**TASK STATEMENT:** Below are the entries; set down each of them exactly.

**Collected data entries:**
`config.mk`:
```
export PLATFORM = sky130hd
export DESIGN_NAME = lsq_front
export DESIGN_NICKNAME = d
export VERILOG_FILES = /design/src/rtl/lsq_pkg.sv /design/src/rtl/lsq_front.sv
export SDC_FILE = /design/constraint.sdc
export NUM_CORES = 1
export LEC_CHECK = 0
export ABC_AREA = 1
export BUFFER_PORTS_ARGS = -buffer_cell sky130_fd_sc_hd__buf_2
export CAP_MARGIN = 20
export CORE_MARGIN = 4
export CORE_UTILIZATION = 49
export CTS_CLUSTER_SIZE = 24
export DETAILED_ROUTE_END_ITERATION = 10
export HOLD_SLACK_MARGIN = 0.15
export PLACE_DENSITY = 0.71
export SYNTH_ARGS = -nofsm -noshare
export SYNTH_HDL_FRONTEND = slang
export SYNTH_SLANG_ARGS = --single-unit
export TNS_END_PERCENT = 30
```
`constraint.sdc`:
```
create_clock -name clock -period 46 [get_ports clock]
set_input_delay 13.8 -clock clock [delete_from_list [all_inputs] [get_ports clock]]
set_output_delay 13.8 -clock clock [all_outputs]
set_load 0.1 [all_outputs]
```
`src/rtl/lsq_pkg.sv`:
```
`default_nettype none
package lsq_pkg;

   localparam int FRAC_BITS = 24;
   localparam int N_W       = 13;

   typedef enum logic [1:0] {
      ST_OK      = 2'd0,
      ST_CLAMP   = 2'd1,
      ST_SAT     = 2'd2,
      ST_INVALID = 2'd3
   } status_type;

   // one word travelling down the cell row
   typedef struct packed {
      logic                   valid;
      logic                   early;
      logic [15:0]            early_code;
      status_type             early_status;
      logic signed [N_W-1:0]  n;
      logic [63:0]            m;
      logic [FRAC_BITS-1:0]   frac;
   } stage_type;

   function automatic logic [5:0] top_bit64(input logic [63:0] v);
      logic [5:0] p;
      p = 6'd0;
      for (int i = 1; i < 64; i++) begin
         if (v[i]) p = 6'(i);
      end
      return p;
   endfunction

endpackage
`default_nettype wire

```
`src/rtl/lsq_front.sv`:
```
`default_nettype none
module lsq_front (
   input  wire logic              clock,
   input  wire logic              reset,
   input  wire logic              en,
   input  wire logic              in_valid,
   input  wire logic [63:0]       sample_bits,
   input  wire logic              format_sel,
   input  wire logic              scale_zero,
   output lsq_pkg::stage_type     out_stage
);
   localparam int N_W = lsq_pkg::N_W;

   logic                  neg;
   logic [10:0]           ef;
   logic [51:0]           mf;
   logic                  ef_max, ef_zero;
   logic [52:0]           mant;
   logic signed [N_W-1:0] expo, t_val, k_val, sh;
   logic [63:0]           xpart, onepart, a_val;
   logic                  early;
   logic [15:0]           ecode;
   lsq_pkg::status_type   est;

   // first stage registers
   logic                  v1_ff;
   logic                  early1_ff;
   logic [15:0]           ecode1_ff;
   lsq_pkg::status_type   est1_ff;
   logic signed [N_W-1:0] k1_ff;
   logic [63:0]           a1_ff;

   lsq_pkg::stage_type    s2_in, s2_ff;
   logic [5:0]            q;

   always_comb begin
      if (format_sel) begin
         neg     = sample_bits[63];
         ef      = sample_bits[62:52];
         mf      = sample_bits[51:0];
         ef_max  = (ef == 11'h7FF);
         ef_zero = (ef == 11'd0);
         mant    = ef_zero ? {1'b0, mf} : {1'b1, mf};
         expo    = ef_zero ? -13'sd1074 : $signed({2'b00, ef}) - 13'sd1075;
      end else begin
         neg     = sample_bits[31];
         ef      = {3'b000, sample_bits[30:23]};
         mf      = {29'd0, sample_bits[22:0]};
         ef_max  = (ef == 11'd255);
         ef_zero = (ef == 11'd0);
         mant    = ef_zero ? {30'd0, mf[22:0]} : {30'd1, mf[22:0]};
         expo    = ef_zero ? -13'sd149 : $signed({2'b00, ef}) - 13'sd150;
      end
      t_val = expo + $signed({7'd0, lsq_pkg::top_bit64({11'd0, mant})});
      k_val = (t_val > 0) ? t_val : '0;
      sh    = expo - k_val + 13'sd62;
      if (sh >= 0)
         xpart = {11'd0, mant} << sh[5:0];
      else if (-sh >= 13'sd64)
         xpart = '0;
      else
         xpart = {11'd0, mant} >> 6'(-sh);
      onepart = (k_val <= 13'sd62) ? (64'd1 << 6'(13'sd62 - k_val)) : '0;
      a_val   = neg ? onepart - xpart : onepart + xpart;

      early = 1'b1;
      ecode = 16'd0;
      est   = lsq_pkg::ST_OK;
      if (ef_max) begin
         if (mf != '0 || neg) est = lsq_pkg::ST_INVALID;
         else if (!scale_zero) begin
            ecode = 16'hFFFF;
            est   = lsq_pkg::ST_SAT;
         end
      end else if (mant == '0) begin
         est = lsq_pkg::ST_OK;
      end else if (neg && t_val >= 0) begin
         est = lsq_pkg::ST_INVALID;
      end else begin
         early = 1'b0;
      end
   end

   always_ff @(posedge clock) begin
      if (reset) begin
         v1_ff <= 1'b0;
      end else if (en) begin
         v1_ff     <= in_valid;
         early1_ff <= early;
         ecode1_ff <= ecode;
         est1_ff   <= est;
         k1_ff     <= k_val;
         a1_ff     <= a_val;
      end
   end

   // normalize y to q1.63
   always_comb begin
      q                  = lsq_pkg::top_bit64(a1_ff);
      s2_in.valid        = v1_ff;
      s2_in.early        = early1_ff;
      s2_in.early_code   = ecode1_ff;
      s2_in.early_status = est1_ff;
      s2_in.n            = k1_ff - 13'sd62 + $signed({7'd0, q});
      s2_in.m            = a1_ff << (6'd63 - q);
      s2_in.frac         = '0;
   end

   always_ff @(posedge clock) begin
      if (reset) begin
         s2_ff.valid <= 1'b0;
      end else if (en) begin
         s2_ff <= s2_in;
      end
   end

   assign out_stage = s2_ff;
endmodule
`default_nettype wire

```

**RESULT:**
`config.mk`:
```
export PLATFORM = sky130hd
export DESIGN_NAME = lsq_front
export DESIGN_NICKNAME = d
export VERILOG_FILES = /design/src/rtl/lsq_pkg.sv /design/src/rtl/lsq_front.sv
export SDC_FILE = /design/constraint.sdc
export NUM_CORES = 1
export LEC_CHECK = 0
export ABC_AREA = 1
export BUFFER_PORTS_ARGS = -buffer_cell sky130_fd_sc_hd__buf_2
export CAP_MARGIN = 20
export CORE_MARGIN = 4
export CORE_UTILIZATION = 49
export CTS_CLUSTER_SIZE = 24
export DETAILED_ROUTE_END_ITERATION = 10
export HOLD_SLACK_MARGIN = 0.15
export PLACE_DENSITY = 0.71
export SYNTH_ARGS = -nofsm -noshare
export SYNTH_HDL_FRONTEND = slang
export SYNTH_SLANG_ARGS = --single-unit
export TNS_END_PERCENT = 30
```
`constraint.sdc`:
```
create_clock -name clock -period 46 [get_ports clock]
set_input_delay 13.8 -clock clock [delete_from_list [all_inputs] [get_ports clock]]
set_output_delay 13.8 -clock clock [all_outputs]
set_load 0.1 [all_outputs]
```
`src/rtl/lsq_pkg.sv`:
```
`default_nettype none
package lsq_pkg;

   localparam int FRAC_BITS = 24;
   localparam int N_W       = 13;

   typedef enum logic [1:0] {
      ST_OK      = 2'd0,
      ST_CLAMP   = 2'd1,
      ST_SAT     = 2'd2,
      ST_INVALID = 2'd3
   } status_type;

   // one word travelling down the cell row
   typedef struct packed {
      logic                   valid;
      logic                   early;
      logic [15:0]            early_code;
      status_type             early_status;
      logic signed [N_W-1:0]  n;
      logic [63:0]            m;
      logic [FRAC_BITS-1:0]   frac;
   } stage_type;

   function automatic logic [5:0] top_bit64(input logic [63:0] v);
      logic [5:0] p;
      p = 6'd0;
      for (int i = 1; i < 64; i++) begin
         if (v[i]) p = 6'(i);
      end
      return p;
   endfunction

endpackage
`default_nettype wire

```
`src/rtl/lsq_front.sv`:
```
`default_nettype none
module lsq_front (
   input  wire logic              clock,
   input  wire logic              reset,
   input  wire logic              en,
   input  wire logic              in_valid,
   input  wire logic [63:0]       sample_bits,
   input  wire logic              format_sel,
   input  wire logic              scale_zero,
   output lsq_pkg::stage_type     out_stage
);
   localparam int N_W = lsq_pkg::N_W;

   logic                  neg;
   logic [10:0]           ef;
   logic [51:0]           mf;
   logic                  ef_max, ef_zero;
   logic [52:0]           mant;
   logic signed [N_W-1:0] expo, t_val, k_val, sh;
   logic [63:0]           xpart, onepart, a_val;
   logic                  early;
   logic [15:0]           ecode;
   lsq_pkg::status_type   est;

   // first stage registers
   logic                  v1_ff;
   logic                  early1_ff;
   logic [15:0]           ecode1_ff;
   lsq_pkg::status_type   est1_ff;
   logic signed [N_W-1:0] k1_ff;
   logic [63:0]           a1_ff;

   lsq_pkg::stage_type    s2_in, s2_ff;
   logic [5:0]            q;

   always_comb begin
      if (format_sel) begin
         neg     = sample_bits[63];
         ef      = sample_bits[62:52];
         mf      = sample_bits[51:0];
         ef_max  = (ef == 11'h7FF);
         ef_zero = (ef == 11'd0);
         mant    = ef_zero ? {1'b0, mf} : {1'b1, mf};
         expo    = ef_zero ? -13'sd1074 : $signed({2'b00, ef}) - 13'sd1075;
      end else begin
         neg     = sample_bits[31];
         ef      = {3'b000, sample_bits[30:23]};
         mf      = {29'd0, sample_bits[22:0]};
         ef_max  = (ef == 11'd255);
         ef_zero = (ef == 11'd0);
         mant    = ef_zero ? {30'd0, mf[22:0]} : {30'd1, mf[22:0]};
         expo    = ef_zero ? -13'sd149 : $signed({2'b00, ef}) - 13'sd150;
      end
      t_val = expo + $signed({7'd0, lsq_pkg::top_bit64({11'd0, mant})});
      k_val = (t_val > 0) ? t_val : '0;
      sh    = expo - k_val + 13'sd62;
      if (sh >= 0)
         xpart = {11'd0, mant} << sh[5:0];
      else if (-sh >= 13'sd64)
         xpart = '0;
      else
         xpart = {11'd0, mant} >> 6'(-sh);
      onepart = (k_val <= 13'sd62) ? (64'd1 << 6'(13'sd62 - k_val)) : '0;
      a_val   = neg ? onepart - xpart : onepart + xpart;

      early = 1'b1;
      ecode = 16'd0;
      est   = lsq_pkg::ST_OK;
      if (ef_max) begin
         if (mf != '0 || neg) est = lsq_pkg::ST_INVALID;
         else if (!scale_zero) begin
            ecode = 16'hFFFF;
            est   = lsq_pkg::ST_SAT;
         end
      end else if (mant == '0) begin
         est = lsq_pkg::ST_OK;
      end else if (neg && t_val >= 0) begin
         est = lsq_pkg::ST_INVALID;
      end else begin
         early = 1'b0;
      end
   end

   always_ff @(posedge clock) begin
      if (reset) begin
         v1_ff <= 1'b0;
      end else if (en) begin
         v1_ff     <= in_valid;
         early1_ff <= early;
         ecode1_ff <= ecode;
         est1_ff   <= est;
         k1_ff     <= k_val;
         a1_ff     <= a_val;
      end
   end

   // normalize y to q1.63
   always_comb begin
      q                  = lsq_pkg::top_bit64(a1_ff);
      s2_in.valid        = v1_ff;
      s2_in.early        = early1_ff;
      s2_in.early_code   = ecode1_ff;
      s2_in.early_status = est1_ff;
      s2_in.n            = k1_ff - 13'sd62 + $signed({7'd0, q});
      s2_in.m            = a1_ff << (6'd63 - q);
      s2_in.frac         = '0;
   end

   always_ff @(posedge clock) begin
      if (reset) begin
         s2_ff.valid <= 1'b0;
      end else if (en) begin
         s2_ff <= s2_in;
      end
   end

   assign out_stage = s2_ff;
endmodule
`default_nettype wire

```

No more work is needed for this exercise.